Reproduce, without any change, the span of lines from the opening of the records below to the line containing "create_clock -name core_clock", inclusive.
(Records to use begins)
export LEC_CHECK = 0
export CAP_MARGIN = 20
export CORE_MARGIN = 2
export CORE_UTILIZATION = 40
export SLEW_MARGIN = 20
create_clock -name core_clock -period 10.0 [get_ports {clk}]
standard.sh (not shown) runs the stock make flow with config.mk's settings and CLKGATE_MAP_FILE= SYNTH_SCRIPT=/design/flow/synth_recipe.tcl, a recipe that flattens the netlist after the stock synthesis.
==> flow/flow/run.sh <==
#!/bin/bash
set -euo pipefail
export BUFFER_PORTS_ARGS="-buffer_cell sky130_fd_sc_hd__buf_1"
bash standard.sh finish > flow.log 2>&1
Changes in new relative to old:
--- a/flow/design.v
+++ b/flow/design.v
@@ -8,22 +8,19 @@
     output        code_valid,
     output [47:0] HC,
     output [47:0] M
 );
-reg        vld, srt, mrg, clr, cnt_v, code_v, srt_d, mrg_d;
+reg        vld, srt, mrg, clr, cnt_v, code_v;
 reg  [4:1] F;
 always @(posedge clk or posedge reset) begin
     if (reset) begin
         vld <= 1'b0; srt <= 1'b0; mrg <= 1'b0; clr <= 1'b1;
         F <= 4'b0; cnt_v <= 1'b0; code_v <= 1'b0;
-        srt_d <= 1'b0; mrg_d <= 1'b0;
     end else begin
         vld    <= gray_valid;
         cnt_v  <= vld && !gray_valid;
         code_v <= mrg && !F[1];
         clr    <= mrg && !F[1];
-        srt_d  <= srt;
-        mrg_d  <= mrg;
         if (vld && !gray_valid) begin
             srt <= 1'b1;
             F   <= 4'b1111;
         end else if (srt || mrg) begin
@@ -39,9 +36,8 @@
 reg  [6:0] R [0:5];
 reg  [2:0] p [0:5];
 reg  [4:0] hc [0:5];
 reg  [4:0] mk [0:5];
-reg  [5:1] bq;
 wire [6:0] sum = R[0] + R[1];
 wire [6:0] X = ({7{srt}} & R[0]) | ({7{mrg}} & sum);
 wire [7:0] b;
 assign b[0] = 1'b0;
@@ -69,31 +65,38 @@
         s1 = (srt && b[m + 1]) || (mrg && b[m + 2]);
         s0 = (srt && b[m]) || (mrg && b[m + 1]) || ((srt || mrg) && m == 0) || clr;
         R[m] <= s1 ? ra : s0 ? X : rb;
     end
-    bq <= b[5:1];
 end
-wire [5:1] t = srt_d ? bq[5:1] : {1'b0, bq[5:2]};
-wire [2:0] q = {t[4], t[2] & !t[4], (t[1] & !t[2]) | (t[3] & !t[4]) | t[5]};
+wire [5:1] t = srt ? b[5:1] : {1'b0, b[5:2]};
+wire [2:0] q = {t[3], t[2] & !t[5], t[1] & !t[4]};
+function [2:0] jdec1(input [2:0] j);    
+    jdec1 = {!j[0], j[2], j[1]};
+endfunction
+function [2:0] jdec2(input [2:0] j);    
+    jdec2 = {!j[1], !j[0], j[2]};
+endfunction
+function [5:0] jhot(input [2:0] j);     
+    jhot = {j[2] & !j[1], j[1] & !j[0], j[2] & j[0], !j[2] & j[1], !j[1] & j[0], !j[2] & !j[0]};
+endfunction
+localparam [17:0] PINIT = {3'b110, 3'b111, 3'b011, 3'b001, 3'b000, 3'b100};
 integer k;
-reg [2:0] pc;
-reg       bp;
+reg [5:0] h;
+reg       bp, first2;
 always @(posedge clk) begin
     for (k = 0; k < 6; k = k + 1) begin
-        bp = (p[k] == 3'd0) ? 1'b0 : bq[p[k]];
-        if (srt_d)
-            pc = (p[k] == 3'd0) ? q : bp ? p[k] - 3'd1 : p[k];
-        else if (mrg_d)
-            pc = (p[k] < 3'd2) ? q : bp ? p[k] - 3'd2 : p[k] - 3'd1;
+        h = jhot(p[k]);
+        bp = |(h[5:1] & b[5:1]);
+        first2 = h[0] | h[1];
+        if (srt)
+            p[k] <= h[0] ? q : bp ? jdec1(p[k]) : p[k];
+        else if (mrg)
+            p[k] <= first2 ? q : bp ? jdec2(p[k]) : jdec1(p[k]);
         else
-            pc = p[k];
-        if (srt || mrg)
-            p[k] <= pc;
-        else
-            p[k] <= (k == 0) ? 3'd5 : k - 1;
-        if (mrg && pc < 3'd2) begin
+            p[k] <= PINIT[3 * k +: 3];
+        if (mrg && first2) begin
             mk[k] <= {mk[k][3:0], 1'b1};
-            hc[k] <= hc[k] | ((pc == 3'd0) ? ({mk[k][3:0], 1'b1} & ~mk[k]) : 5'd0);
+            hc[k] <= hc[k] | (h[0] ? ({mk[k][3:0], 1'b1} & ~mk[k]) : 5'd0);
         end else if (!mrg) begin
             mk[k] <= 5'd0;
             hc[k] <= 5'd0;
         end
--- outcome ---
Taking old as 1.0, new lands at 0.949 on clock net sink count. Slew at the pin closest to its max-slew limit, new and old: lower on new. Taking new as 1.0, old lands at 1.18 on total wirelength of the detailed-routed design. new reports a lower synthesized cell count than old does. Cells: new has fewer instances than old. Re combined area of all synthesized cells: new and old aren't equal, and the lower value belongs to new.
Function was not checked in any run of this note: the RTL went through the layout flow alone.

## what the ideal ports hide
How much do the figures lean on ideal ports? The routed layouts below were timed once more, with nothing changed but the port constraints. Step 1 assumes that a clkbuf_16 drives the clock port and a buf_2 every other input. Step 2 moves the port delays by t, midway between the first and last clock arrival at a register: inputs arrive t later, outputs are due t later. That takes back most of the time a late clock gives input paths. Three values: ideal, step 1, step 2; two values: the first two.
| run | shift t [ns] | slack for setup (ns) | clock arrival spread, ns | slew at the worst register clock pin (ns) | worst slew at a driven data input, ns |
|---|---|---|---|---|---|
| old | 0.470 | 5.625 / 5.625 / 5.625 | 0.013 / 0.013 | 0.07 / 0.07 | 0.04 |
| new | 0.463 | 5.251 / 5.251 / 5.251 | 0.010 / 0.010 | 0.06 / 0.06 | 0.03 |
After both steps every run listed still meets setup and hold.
This is an optimization exercise on Yosys and OpenROAD, whose aim is a short achievable clock period and few clock cycles, not a production implementation. The RTL was checked by simulation tests, not by an equivalence proof against the original design. Power is estimated from default activity; no workload was simulated.

Setup of lane 1:
// CPU
module CPU(
	input wire [8:0] in_Din,
	input wire in_clk,
	input wire in_re,
	input wire in_run,
	output wire [8:0] out_Addr,
	output wire [8:0] out_Dout,
	output wire out_W
);
For scale: ~2400 cells after synthesis, about 31 I/O pins, ~0.028 sq mm of cells after synthesis.
Settings: LEC_CHECK=0, ABC_CLOCK_PERIOD_IN_PS=1500, CAP_MARGIN=20, CORE_MARGIN=2, CORE_UTILIZATION=40, PLACE_DENSITY=0.6, SETUP_SLACK_MARGIN=4.0, SLEW_MARGIN=20, SYNTH_HIERARCHICAL=1, TNS_END_PERCENT=100; clock period 6.0 ns.
run.sh (not shown) runs the stock make flow with config.mk's settings and CLKGATE_MAP_FILE= SYNTH_SCRIPT=/design/flow/synth_recipe.tcl, a recipe that flattens the netlist after the stock synthesis.
Lane 1 finished every stage and its layout cleared the timing, DRC and antenna checks.
Testbench counts of lane 1, summed over its fixed seeds: cycles 16,059.
#### Input delta (lane 2 over lane 1)
--- a/flow/design.v
+++ b/flow/design.v
@@ -203,46 +203,46 @@
 	reg  [8:0] IMMP1;                        
 	reg  [8:0] RP0, RP1, RP2, RP3, RP4, RP5, RP6;    
 	reg  [6:0] rxo;                          
 	reg        d_wrn7, d_nzn7;               
 	wire       e_wen7 = exr && (d_wrn7 || (d_nzn7 && gnz));
 	reg  [6:0] fwr, hzr, nzr;
 	wire [6:0] fw = fwr;
 	wire [6:0] hz = hzr | (nzr & {7{gnz}}) | (WEN & {7{!RP1V}} & ~fw);
 	wire [8:0] Q0, Q1, Q2, Q3, Q4, Q5, Q6;
-	counter_9bit u_q0 (.sa(hz[0]), .sb(fw[0]), .sc(!hz[0] && !fw[0] && WEN[0]), .sd(!hz[0] && !fw[0] && !WEN[0]), .a(FA1), .b(IMMP1), .c(RESP1R), .d(RP0), .y(Q0));
-	counter_9bit u_q1 (.sa(hz[1]), .sb(fw[1]), .sc(!hz[1] && !fw[1] && WEN[1]), .sd(!hz[1] && !fw[1] && !WEN[1]), .a(FA1), .b(IMMP1), .c(RESP1R), .d(RP1), .y(Q1));
-	counter_9bit u_q2 (.sa(hz[2]), .sb(fw[2]), .sc(!hz[2] && !fw[2] && WEN[2]), .sd(!hz[2] && !fw[2] && !WEN[2]), .a(FA1), .b(IMMP1), .c(RESP1R), .d(RP2), .y(Q2));
-	counter_9bit u_q3 (.sa(hz[3]), .sb(fw[3]), .sc(!hz[3] && !fw[3] && WEN[3]), .sd(!hz[3] && !fw[3] && !WEN[3]), .a(FA1), .b(IMMP1), .c(RESP1R), .d(RP3), .y(Q3));
-	counter_9bit u_q4 (.sa(hz[4]), .sb(fw[4]), .sc(!hz[4] && !fw[4] && WEN[4]), .sd(!hz[4] && !fw[4] && !WEN[4]), .a(FA1), .b(IMMP1), .c(RESP1R), .d(RP4), .y(Q4));
-	counter_9bit u_q5 (.sa(hz[5]), .sb(fw[5]), .sc(!hz[5] && !fw[5] && WEN[5]), .sd(!hz[5] && !fw[5] && !WEN[5]), .a(FA1), .b(IMMP1), .c(RESP1R), .d(RP5), .y(Q5));
-	counter_9bit u_q6 (.sa(hz[6]), .sb(fw[6]), .sc(!hz[6] && !fw[6] && WEN[6]), .sd(!hz[6] && !fw[6] && !WEN[6]), .a(FA1), .b(IMMP1), .c(RESP1R), .d(RP6), .y(Q6));
-	wire [7:0] y_ok = {1'b1, ~hz};
+	counter_9bit u_q0 (.sa(1'b0), .sb(fw[0]), .sc(!fw[0] && WEN[0]), .sd(!fw[0] && !WEN[0]), .a(9'd0), .b(IMMP1), .c(RESP1R), .d(RP0), .y(Q0));
+	counter_9bit u_q1 (.sa(1'b0), .sb(fw[1]), .sc(!fw[1] && WEN[1]), .sd(!fw[1] && !WEN[1]), .a(9'd0), .b(IMMP1), .c(RESP1R), .d(RP1), .y(Q1));
+	counter_9bit u_q2 (.sa(1'b0), .sb(fw[2]), .sc(!fw[2] && WEN[2]), .sd(!fw[2] && !WEN[2]), .a(9'd0), .b(IMMP1), .c(RESP1R), .d(RP2), .y(Q2));
+	counter_9bit u_q3 (.sa(1'b0), .sb(fw[3]), .sc(!fw[3] && WEN[3]), .sd(!fw[3] && !WEN[3]), .a(9'd0), .b(IMMP1), .c(RESP1R), .d(RP3), .y(Q3));
+	counter_9bit u_q4 (.sa(1'b0), .sb(fw[4]), .sc(!fw[4] && WEN[4]), .sd(!fw[4] && !WEN[4]), .a(9'd0), .b(IMMP1), .c(RESP1R), .d(RP4), .y(Q4));
+	counter_9bit u_q5 (.sa(1'b0), .sb(fw[5]), .sc(!fw[5] && WEN[5]), .sd(!fw[5] && !WEN[5]), .a(9'd0), .b(IMMP1), .c(RESP1R), .d(RP5), .y(Q5));
+	counter_9bit u_q6 (.sa(1'b0), .sb(fw[6]), .sc(!fw[6] && WEN[6]), .sd(!fw[6] && !WEN[6]), .a(9'd0), .b(IMMP1), .c(RESP1R), .d(RP6), .y(Q6));
+	wire [7:0] y_ok = {1'b0, ~hz};
 	wire       g_ok = gnz && !e_as;
 	wire [8:0] QJ;
-	register_1bit u_qj (.sel(dy), .a0(Q0), .a1(Q1), .a2(Q2), .a3(Q3), .a4(Q4), .a5(Q5), .a6(Q6), .a7(FA1), .y(QJ));
+	register_1bit u_qj (.sel(dy), .a0(Q0), .a1(Q1), .a2(Q2), .a3(Q3), .a4(Q4), .a5(Q5), .a6(Q6), .a7(Q6), .y(QJ));
 	wire       j_mv = dx == 3'd7 && dop == 3'b000;
 	wire       j_nz = dx == 3'd7 && dop == 3'b110 && g_ok;
 	wire f_j  = (j_mv || j_nz) && y_ok[dy];
 	wire [CB-1:0] l_idx = FA[CB-1:0];
 	wire [CN-1:0]   cvv;
 	wire [5*CN-1:0] ctv;
 	genvar gl;
 	generate for (gl = 0; gl < CN; gl = gl + 1) begin : lk
 		assign cvv[gl] = CV[gl];
 		assign ctv[5*gl +: 5] = CT[gl];
 	end endgenerate
 	wire          l_hit;
 	control_unit u_hit (.a(FA), .cv(cvv), .ct(ctv), .hit(l_hit));
 	wire f_mvic = dop == 3'b001 && l_hit;
 	wire [8:0] FAS;
 	mux_9to1 u_fas (.s(f_mvic), .a(FA2), .b(FA1), .y(FAS));
-	wire f_jq = j_mv || j_nz;    
+	wire f_jq = f_j;    
 	reg n_irv, n_pld, n_pst, n_pjr, n_pj2, n_w, tk, tk_hold, ld_fwd;
 	always @(*) begin
 		n_irv = IRV; n_pld = pld; n_pst = pst; n_pjr = pjr; n_pj2 = pj2; n_w = 1'b0;
 		tk = 1'b0; tk_hold = 1'b0; ld_fwd = 1'b0;
 		if (in_re) begin
 			n_irv = 1'b0; n_pld = 1'b0; n_pst = 1'b0; n_pjr = 1'b0; n_pj2 = 1'b0;
 		end else if (pst) begin
 			n_pst = 1'b0;
 		end else if (in_run) begin
--- outcome ---
Lane 2 has completed all stages; timing, DRC and antenna checks passed. In lane 2, global-route usage is lower than in lane 1. Total power on lane 2 is ahead of lane 1. Compared to lane 1, the router laid down less metal wire for lane 2. Highest metal layer with signal wires = met4: lane 2; highest metal layer with signal wires = met5: lane 1. Combinational power (lane 2 vs. lane 1) decreases by more than 10%. Synthesis-to-layout area growth in lane 2 vs lane 1: down 3.8 points. Sequential portion of the cell area (lane 2 over lane 1): increase, 1.6 points. Number of optimization iterations in the first detailed-route pass in lane 2 vs lane 1: up 4. Going from lane 1 to lane 2, fmax went up; via count of the routed design lost 4.4%; total number of tap cells went down by about 1%; setup slack after layout +0.054 ns.
Testbench counts of lane 2, summed over its fixed seeds: cycles 16,059.

* * *

## quartz
Another version of the RTL of CPU (not shown whole).
Size: about 31 I/O pins, ~0.028 sq mm of cells after synthesis.
clock: 6.0 ns
lec_check: 0
abc_clock_period_in_ps: 1500
cap_margin: 20
core_margin: 2
core_utilization: 40
place_density: 0.6
setup_slack_margin: 4.0
slew_margin: 20
synth_hierarchical: 1
tns_end_percent: 100
quartz did not stop at any stage, and its layout met the timing, DRC and antenna checks.
Testbench counts of quartz, summed over its fixed seeds: cycles 16,059.
### quartz -> ember
--- a/flow/design.v
+++ b/flow/design.v
@@ -123,49 +123,49 @@
 	output wire out_W
 );
 	localparam CN = 16, CB = 4;
 	reg [8:0] FA;                   
 	reg       IRV;                  
 	reg       pld, pst, pjr, pj2;   
 	reg       exr;                  
 	reg [8:0] JT;                   
 	reg [8:0] R0, R1, R2, R3, R4, R5, R6, G;
 	reg [6:0] WEN;                  
-	reg [8:0] RES;
-	reg [8:0] RXS;                  
+	reg [8:0] RES, RESN;            
 	reg       W;
 	reg [8:0] DO;
 	reg [2:0] rx, iy;
 	reg       d_x7, d_mv, d_mvi, d_sub, d_as, d_ld, d_st, d_ldst, d_mvnz, d_halt;
 	reg       d_mviu, d_mvic;       
 	reg       d_wr, d_redu;         
 	reg [8:0] OX, OY;               
 	reg       FX;                   
-	reg       FYo;                  
+	reg       FYr, FYs, FYo;        
 	reg [8:0] EPC;                  
 	reg  [8:0] EPC1, EPC2;          
 	wire [8:0] AFT = d_mvic ? EPC2 : EPC1;    
 	reg        s_vy, s_im, s_f1;              
 	reg [8:0] IMM;
 	reg [2:0] LRX;                  
 	reg          CV [0:CN-1];
 	reg [8-CB:0] CT [0:CN-1];
 	reg [8:0]    CD [0:CN-1];
 	reg [8:0] FAO;
 	assign out_Addr = FAO;
 	assign out_Dout = DO;
 	assign out_W    = W;
 	wire [8:0] FA1 = FA + 9'd1;
 	wire [8:0] FA2 = FA + 9'd2;
-	wire [8:0] vx, vy;
+	wire [8:0] vx, vy, vyr;
 	mux_9to1 u_vx  (.s(FX), .a(RES), .b(OX), .y(vx));
-	mux_9to1 u_vy  (.s(FYo), .a(OY), .b(RXS), .y(vy));
+	mux_9to1 u_vyr (.s(FYs), .a(RESN), .b(RES), .y(vyr));
+	mux_9to1 u_vy  (.s(FYo), .a(OY), .b(vyr), .y(vy));
 	wire [8:0] sum;
 	addsub_9bit u_alu (.a(vx), .b(vy), .ci(d_sub), .s(sum));
 	reg        GNZ;
 	wire       gnz = GNZ;
 	wire [8:0] zc = {vx[7:0] | vy[7:0], d_sub};
 	wire       s_nz = ((vx ^ vy) != zc);
 	wire e_wr    = exr && (d_wr || (d_mvnz && gnz));    
 	wire e_wen   = e_wr && !d_x7;
 	wire e_j     = e_wr && d_x7;
 	wire e_ldst  = exr && d_ldst;
@@ -351,21 +351,21 @@
 		({9{e_mvic}} & IMMP1) |
 		({9{e_mviu || pld}} & (in_Din + 9'd1));
 	always @(posedge in_clk) begin
 		if (!r_hold) begin
 			RESP1R <= valp1;
 			RP1V <= !e_as;
 		end
 	end
 	always @(posedge in_clk) begin
 		RES <= res_d;
-		RXS <= res_d ^ {9{tk ? dop == 3'b011 : d_sub}};
+		RESN <= ~res_d;
 		G <= g_d;
 	end
 	always @(posedge in_clk) begin
 		if (in_re || !in_run || pst) WEN <= 7'd0;
 		else if (pld) WEN <= (7'd1 << LRX) & 7'h7f;
 		else if (e_wen) WEN <= (7'd1 << rx) & 7'h7f;
 		else WEN <= 7'd0;
 	end
 	always @(posedge in_clk) begin
 		if (tk) begin
@@ -383,23 +383,27 @@
 			EPC <= FA; EPC1 <= FA1; EPC2 <= FA2;
 			s_vy <= dop[2:1] == 2'b10;
 			s_im <= dx == 3'd7 && dop == 3'b001 && f_mvic;
 			s_f1 <= !(dop[2:1] == 2'b10) && !(dx == 3'd7 && dop == 3'b001 && f_mvic);
 			IMM <= CD[l_idx]; IMMP1 <= CD[l_idx] + 9'd1;
 			rxo <= (7'd1 << dx) & 7'h7f;
 			d_wrn7 <= dx != 3'd7 && (dop == 3'b000 || dop == 3'b001 || dop[2:1] == 2'b01);
 			d_nzn7 <= dx != 3'd7 && dop == 3'b110;
 		end
 		if (tk && tk_hold) begin
-			FX <= 1'b0; FYo <= 1'b1;
+			FX <= 1'b0; FYr <= 1'b0; FYs <= 1'b0; FYo <= 1'b1;
 		end else if (tk) begin
 			FX <= e_wen && rx == dx;
+			FYr <= e_wen && rx == dy && dop != 3'b011;
+			FYs <= e_wen && rx == dy && dop == 3'b011;
 			FYo <= !(e_wen && rx == dy);
 		end else if (ld_fwd) begin
 			FX <= rx == LRX;
+			FYr <= iy == LRX && !d_sub;
+			FYs <= iy == LRX && d_sub;
 			FYo <= iy != LRX;
 		end
 		if (!in_re && in_run && !pst && e_ldst) begin
 			LRX <= rx; DO <= vx;
 		end
 	end
 endmodule
--- outcome ---
The higher post-synthesis instance area of quartz and ember is in ember. Sort quartz and ember by depth of the CTS H-tree desc -> top: quartz. Measured against each other, quartz and ember differ in post-route non-filler standard cell count, the lower figure coming from ember. Power spent charging and discharging nets (higher): quartz. Portion of total power attributed to the clock network sits higher in ember than in quartz. ember reached the final stage; the timing, DRC and antenna checks on its layout passed. Logic depth of the worst path, buffers included up 3 in ember wrt quartz. ember: met2 global-route usage lower than quartz.
Testbench counts of ember, summed over its fixed seeds: cycles 16,059.

* * *

CPU, a different RTL version from the one above (not shown whole).
Size: ~2500 cells after synthesis, about 31 I/O pins, ~29000 um^2 of cells after synthesis.
// CPU
module CPU(
	input wire [8:0] in_Din,
	input wire in_clk,
	input wire in_re,
	input wire in_run,
	output wire [8:0] out_Addr,
	output wire [8:0] out_Dout,
	output wire out_W
);
Settings: LEC_CHECK=0, ABC_CLOCK_PERIOD_IN_PS=1500, CAP_MARGIN=20, CORE_MARGIN=2, CORE_UTILIZATION=40, PLACE_DENSITY=0.6, SETUP_SLACK_MARGIN=4.0, SLEW_MARGIN=20, SYNTH_HIERARCHICAL=1, TNS_END_PERCENT=100; clock period 6.0 ns.
Testbench counts at the start, summed over its fixed seeds: cycles 16,059.
Edit:
--- a/flow/design.v
+++ b/flow/design.v
@@ -207,23 +207,23 @@
 	register_1bit u_ox (.sel(dx), .a0(C0), .a1(C1), .a2(C2), .a3(C3), .a4(C4), .a5(C5), .a6(C6), .a7(FA), .y(OXn));
 	register_1bit u_oy (.sel(dy), .a0(C0), .a1(C1), .a2(C2), .a3(C3), .a4(C4), .a5(C5), .a6(C6), .a7(FA), .y(OYn));
 	wire [8:0] RESP1 = RES + 9'd1;
 	reg  [8:0] RESP1R;
 	reg        RP1V;
 	reg  [8:0] IMMP1;                        
 	reg  [8:0] RP0, RP1, RP2, RP3, RP4, RP5, RP6;    
 	reg  [6:0] rxo;                          
 	reg        d_wrn7, d_nzn7;               
 	wire       e_wen7 = exr && (d_wrn7 || (d_nzn7 && gnz));
 	reg  [6:0] fwr, hzr, nzr;
-	wire [6:0] fw = fwr & {7{d_mvic}};
+	wire [6:0] fw = fwr;
 	wire [6:0] hz = (hzr & ~fw) | (nzr & {7{gnz}}) | (WEN & {7{!RP1V}} & ~fw);
 	wire [8:0] Q0, Q1, Q2, Q3, Q4, Q5, Q6;
 	counter_9bit u_q0 (.sa(1'b0), .sb(fw[0]), .sc(!fw[0] && WEN[0]), .sd(!fw[0] && !WEN[0]), .a(9'd0), .b(IMMP1), .c(RESP1R), .d(RP0), .y(Q0));
 	counter_9bit u_q1 (.sa(1'b0), .sb(fw[1]), .sc(!fw[1] && WEN[1]), .sd(!fw[1] && !WEN[1]), .a(9'd0), .b(IMMP1), .c(RESP1R), .d(RP1), .y(Q1));
 	counter_9bit u_q2 (.sa(1'b0), .sb(fw[2]), .sc(!fw[2] && WEN[2]), .sd(!fw[2] && !WEN[2]), .a(9'd0), .b(IMMP1), .c(RESP1R), .d(RP2), .y(Q2));
 	counter_9bit u_q3 (.sa(1'b0), .sb(fw[3]), .sc(!fw[3] && WEN[3]), .sd(!fw[3] && !WEN[3]), .a(9'd0), .b(IMMP1), .c(RESP1R), .d(RP3), .y(Q3));
 	counter_9bit u_q4 (.sa(1'b0), .sb(fw[4]), .sc(!fw[4] && WEN[4]), .sd(!fw[4] && !WEN[4]), .a(9'd0), .b(IMMP1), .c(RESP1R), .d(RP4), .y(Q4));
 	counter_9bit u_q5 (.sa(1'b0), .sb(fw[5]), .sc(!fw[5] && WEN[5]), .sd(!fw[5] && !WEN[5]), .a(9'd0), .b(IMMP1), .c(RESP1R), .d(RP5), .y(Q5));
 	counter_9bit u_q6 (.sa(1'b0), .sb(fw[6]), .sc(!fw[6] && WEN[6]), .sd(!fw[6] && !WEN[6]), .a(9'd0), .b(IMMP1), .c(RESP1R), .d(RP6), .y(Q6));
 	wire [7:0] y_ok = {1'b0, ~hz};
 	wire       g_ok = gnz && !e_as;
@@ -271,29 +271,29 @@
 			if (!d_mvic) n_pjr = 1'b1;
 		end else if (e_mviu) begin
 			n_irv = 1'b0;
 		end else begin
 			tk_g = 1'b1; n_irv = !f_j;
 		end
 	end
 	wire c_hold = !in_run && !pst;
 	wire tk     = !in_re && !c_hold && tk_g;
 	wire ld_fwd = !in_re && !c_hold && ld_fwd_g;
 	wire       n_exr  = n_irv && !n_pld && !n_pst && !n_pjr && !n_pj2;
-	wire       n_mvi  = tk_g ? (dop == 3'b001) : d_mvi;
+	wire       n_mvic = tk_g ? (dop == 3'b001 && f_mvic) : d_mvic;
 	wire [6:0] n_rxo  = tk_g ? ((7'd1 << dx) & 7'h7f) : rxo;
 	wire       n_wrn7 = tk_g ? (dx != 3'd7 && (dop == 3'b000 || dop == 3'b001 || dop[2:1] == 2'b01)) : d_wrn7;
 	wire       n_nzn7 = tk_g ? (dx != 3'd7 && dop == 3'b110) : d_nzn7;
 	wire [26:0] c_q = {IRV, pld, pst, pjr, pj2, exr, fwr, hzr, nzr};
 	wire [26:0] c_g = {n_irv, n_pld, n_pst, n_pjr, n_pj2, n_exr,
-	                   {7{n_exr && n_mvi}} & n_rxo, {7{n_exr && n_wrn7}} & n_rxo,
+	                   {7{n_exr && n_mvic}} & n_rxo, {7{n_exr && n_wrn7}} & n_rxo,
 	                   {7{n_exr && n_nzn7}} & n_rxo};
 	wire [26:0] c_d;
 	register_9bit #(.W(27)) u_ctl (.re(in_re), .h(c_hold), .q(c_q), .g(c_g), .y(c_d));
 	always @(posedge in_clk) begin
 		{IRV, pld, pst, pjr, pj2, exr, fwr, hzr, nzr} <= c_d;
 		W <= !in_re && in_run && n_w;
 		if (pjr) JT <= RES + 9'd1;
 	end
 	wire [8:0] EA = pj2 ? JT : AFT;
 	wire [8:0] EB, EADDR;
 	wire [8:0] va;
Effect: Worst setup slack is worse by 10 ps; area after synthesis is lower by 0.86%; cell count is lower by 0.96%; die area is lower by 0.84%; routed wire length is lower by 1.7%; power is higher by 2.3%; final area barely changes; via count is lower by 1.4%; clock-buffer cell count is lower by 12; fmax is lower by 0.38%; worst hold slack is better by 8.4 ps; clock power is higher by about 2%; non-clock buffer count is higher by 12.
Testbench counts after the change, summed over its fixed seeds: cycles 16,059.

## what the ideal ports hide
How much do the figures lean on ideal ports? The routed layouts below were timed once more, with nothing changed but the port constraints.
Step 1 sets driving cells, clkbuf_16 on the clock port and buf_2 on the other inputs (assumed; they add their load-dependent delay and slew).
Step 2 moves the port delays by t, midway between the first and last clock arrival at a register: inputs arrive t later, outputs are due t later. That takes back most of the time a late clock gives input paths.
a / b / c = ideal / step 1 / step 2; a / b = the first two.
run	t (ns)	setup WS [ns]	hold slack, ns	pins driven straight from the clock port
lane 1	0.706	3.255 / 3.255 / 2.796	0.338 / 0.338 / 0.338	1
lane 2	0.680	3.308 / 3.236 / 2.556	0.339 / 0.339 / 0.339	1
quartz	0.660	3.371 / 3.175 / 2.515	0.339 / 0.339 / 0.339	1
ember	0.701	3.288 / 3.288 / 2.597	0.342 / 0.342 / 0.342	1
the first run of note 3	0.684	3.364 / 3.358 / 2.673	0.336 / 0.336 / 0.336	1
the second run of note 3	0.716	3.354 / 3.144 / 2.429	0.344 / 0.344 / 0.344	1
After both steps setup and hold are still met in every run listed. The setup slack of the second run of note 3, which loses most, moves by -0.210 ns with the drivers and by -0.925 ns with both steps.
(Records to use ends)
=== Response to the exercise ===
export LEC_CHECK = 0
export CAP_MARGIN = 20
export CORE_MARGIN = 2
export CORE_UTILIZATION = 40
export SLEW_MARGIN = 20
create_clock -name core_clock -period 10.0 [get_ports {clk}]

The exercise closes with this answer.